Approach this topic by starting with local, visible examples before moving to international cases. Students grasp shared resources more easily when they see how their own community depends on rivers or forests. Avoid presenting conservation as a binary choice between economy and environment. Instead, use data to show how smart policies can serve both goals over time. Research shows middle schoolers develop stronger reasoning when they analyze real datasets and role-play stakeholders.

Students will demonstrate understanding by weighing multiple perspectives, identifying resource conflicts, and proposing balanced solutions. Successful learning shows when students can explain how human and physical systems interact in real-world cases.


Watch Out for These Misconceptions

  • During Water Negotiation Simulation, watch for students assuming water supply is infinite. The Colorado River’s flow data shows year-to-year variability and overallocation to seven states and Mexico.

    Use the simulation’s flow data tables and drought scenario cards to push students to justify how much water they can realistically allocate without depleting the river long-term.
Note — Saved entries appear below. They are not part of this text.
[src/rtl/fzc_counter.sv]
module fzc_counter
  import fzc_pkg::*;
#(
  parameter int WIDTH = 8
) (
  input  logic             clk,
  input  logic             rst_n,
  input  logic             clear_i,
  input  logic             load_i,
  input  logic [WIDTH-1:0] load_val_i,
  input  logic             count_i,
  input  logic             gate_set_i,
  output logic [WIDTH-1:0] hold_o,
  output logic [WIDTH-1:0] gate_o,
  output logic             carry_o
);
  fzc_op_e          op;
  logic             copy_pend_q;
  logic [WIDTH-1:0] clr_v, set_v;
  logic             wrap;

  always_comb begin
    if (clear_i)                        op = FZC_CLEAR;
    else if (load_i)                    op = FZC_LOAD;
    else if (count_i)                   op = FZC_COUNT;
    else if (gate_set_i || copy_pend_q) op = FZC_COPY;
    else                                op = FZC_IDLE;
  end

  fzc_steer #(.WIDTH(WIDTH)) u_steer (
    .gate_i (gate_o),
    .clr_o  (clr_v),
    .set_o  (set_v),
    .wrap_o (wrap)
  );

  for (genvar i = 0; i < WIDTH; i++) begin : g_order
    fzc_order u_order (
      .clk        (clk),
      .rst_n      (rst_n),
      .op_i       (op),
      .load_bit_i (load_val_i[i]),
      .clr_i      (clr_v[i]),
      .set_i      (set_v[i]),
      .hold_o     (hold_o[i]),
      .gate_o     (gate_o[i])
    );
  end

  // a gate-set colliding with a count is remembered and served next cycle
  always_ff @(posedge clk or negedge rst_n) begin
    if (!rst_n) begin
      copy_pend_q <= 1'b0;
      carry_o     <= 1'b0;
    end else begin
      copy_pend_q <= (op == FZC_COUNT) && gate_set_i;
      carry_o     <= (op == FZC_COUNT) && wrap;
    end
  end
endmodule
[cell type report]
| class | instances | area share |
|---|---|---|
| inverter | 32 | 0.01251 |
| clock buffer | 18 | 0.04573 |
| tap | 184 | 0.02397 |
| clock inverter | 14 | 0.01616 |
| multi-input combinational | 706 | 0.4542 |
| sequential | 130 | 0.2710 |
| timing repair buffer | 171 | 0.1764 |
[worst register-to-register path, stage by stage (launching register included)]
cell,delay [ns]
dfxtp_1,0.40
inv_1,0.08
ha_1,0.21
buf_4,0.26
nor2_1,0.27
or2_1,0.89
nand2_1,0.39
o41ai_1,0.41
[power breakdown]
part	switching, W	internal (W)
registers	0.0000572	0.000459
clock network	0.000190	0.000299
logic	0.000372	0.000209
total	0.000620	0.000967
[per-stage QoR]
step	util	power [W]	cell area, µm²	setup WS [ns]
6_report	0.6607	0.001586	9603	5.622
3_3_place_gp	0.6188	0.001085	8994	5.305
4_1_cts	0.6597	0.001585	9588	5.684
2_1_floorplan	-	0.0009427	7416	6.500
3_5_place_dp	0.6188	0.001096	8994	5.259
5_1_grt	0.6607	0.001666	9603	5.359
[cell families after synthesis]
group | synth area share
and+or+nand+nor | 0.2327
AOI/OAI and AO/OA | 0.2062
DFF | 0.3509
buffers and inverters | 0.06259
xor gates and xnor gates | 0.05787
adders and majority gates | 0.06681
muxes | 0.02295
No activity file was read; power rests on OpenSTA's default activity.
--- src/rtl/mcd_stable.sv ---
module mcd_stable #(
  parameter int unsigned STABLE_PERIODS = 2,
  localparam int unsigned PW = $clog2(STABLE_PERIODS + 1)
) (
  input  logic clk_i,
  input  logic rst_ni,
  input  logic restart_i,
  input  logic wrap_i,
  output logic stable_o
);
  logic [PW-1:0] per_q;

  always_ff @(posedge clk_i or negedge rst_ni) begin
    if (!rst_ni)                  per_q <= '0;
    else if (restart_i)           per_q <= '0;
    else if (wrap_i && !stable_o) per_q <= per_q + PW'(1);
  end

  assign stable_o = (per_q == PW'(STABLE_PERIODS));

  a_r7_cap: assert property (@(posedge clk_i) disable iff (!rst_ni)
    per_q <= PW'(STABLE_PERIODS));
endmodule

--- src/rtl/mod_clk_div.sv ---
module mod_clk_div #(
  parameter int unsigned FACTOR_W       = mcd_pkg::FACTOR_W,
  parameter int unsigned SYNC_STAGES    = mcd_pkg::SYNC_STAGES,
  parameter int unsigned STABLE_PERIODS = mcd_pkg::STABLE_PERIODS
) (
  input  logic                clk_i,
  input  logic                rst_ni,
  input  logic                pdm_clk_i,
  input  logic                src_sel_i,
  input  logic                en_i,
  input  logic [FACTOR_W-1:0] factor_i,
  output logic                div_clk_o,
  output logic                div_stb_o,
  output logic                stable_o
);
  logic [FACTOR_W-1:0] fac_q;
  logic                sel_q;
  logic                byp_q;
  logic                restart;
  logic                tick;
  logic                lvl;
  logic                wrap;

  mcd_ctrl #(.FACTOR_W(FACTOR_W)) u_ctrl (
    .clk_i, .rst_ni, .en_i, .sel_i(src_sel_i), .factor_i,
    .fac_o(fac_q), .sel_o(sel_q), .byp_o(byp_q), .restart_o(restart)
  );

  mcd_src_tick #(.SYNC_STAGES(SYNC_STAGES)) u_src (
    .clk_i, .rst_ni, .pdm_clk_i, .sel_i(sel_q), .tick_o(tick)
  );

  mcd_counter #(.FACTOR_W(FACTOR_W)) u_cnt (
    .clk_i, .rst_ni, .restart_i(restart), .tick_i(tick), .fac_i(fac_q),
    .lvl_o(lvl), .stb_o(div_stb_o), .wrap_o(wrap)
  );

  mcd_stable #(.STABLE_PERIODS(STABLE_PERIODS)) u_stb (
    .clk_i, .rst_ni, .restart_i(restart), .wrap_i(wrap), .stable_o
  );

  // bypass hands the raw selected source through
  assign div_clk_o = (byp_q && en_i) ? (sel_q ? pdm_clk_i : clk_i) : lvl;

  a_r2_zero_off: assert property (@(posedge clk_i) disable iff (!rst_ni)
    (factor_i == '0) |=> !div_stb_o && !stable_o && !lvl);
  a_r5_change_clears: assert property (@(posedge clk_i) disable iff (!rst_ni)
    (factor_i != $past(factor_i)) |=> !stable_o);
  a_r6_hold: assert property (@(posedge clk_i) disable iff (!rst_ni)
    (stable_o && en_i && $stable(factor_i) && $stable(src_sel_i)) |=> stable_o);
  a_r8_disabled: assert property (@(posedge clk_i) disable iff (!rst_ni)
    !en_i |=> !div_stb_o && !stable_o && !div_clk_o);
  a_r3_bypass_strobe: assert property (@(posedge clk_i) disable iff (!rst_ni)
    (en_i && !src_sel_i && factor_i == FACTOR_W'(1) && $stable(factor_i)
     && $stable(src_sel_i) && $past(en_i)) |=> div_stb_o);
endmodule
  • During Case Study Analysis, watch for students assuming conservation always reduces jobs or profits. Costa Rica’s forest cover increased from 26% to 52% between 1983 and 2019 while ecotourism revenue grew from $2 million to over $400 million annually.

    Have students calculate the economic impact of conservation versus deforestation using the case study’s provided revenue and employment numbers to challenge this assumption directly.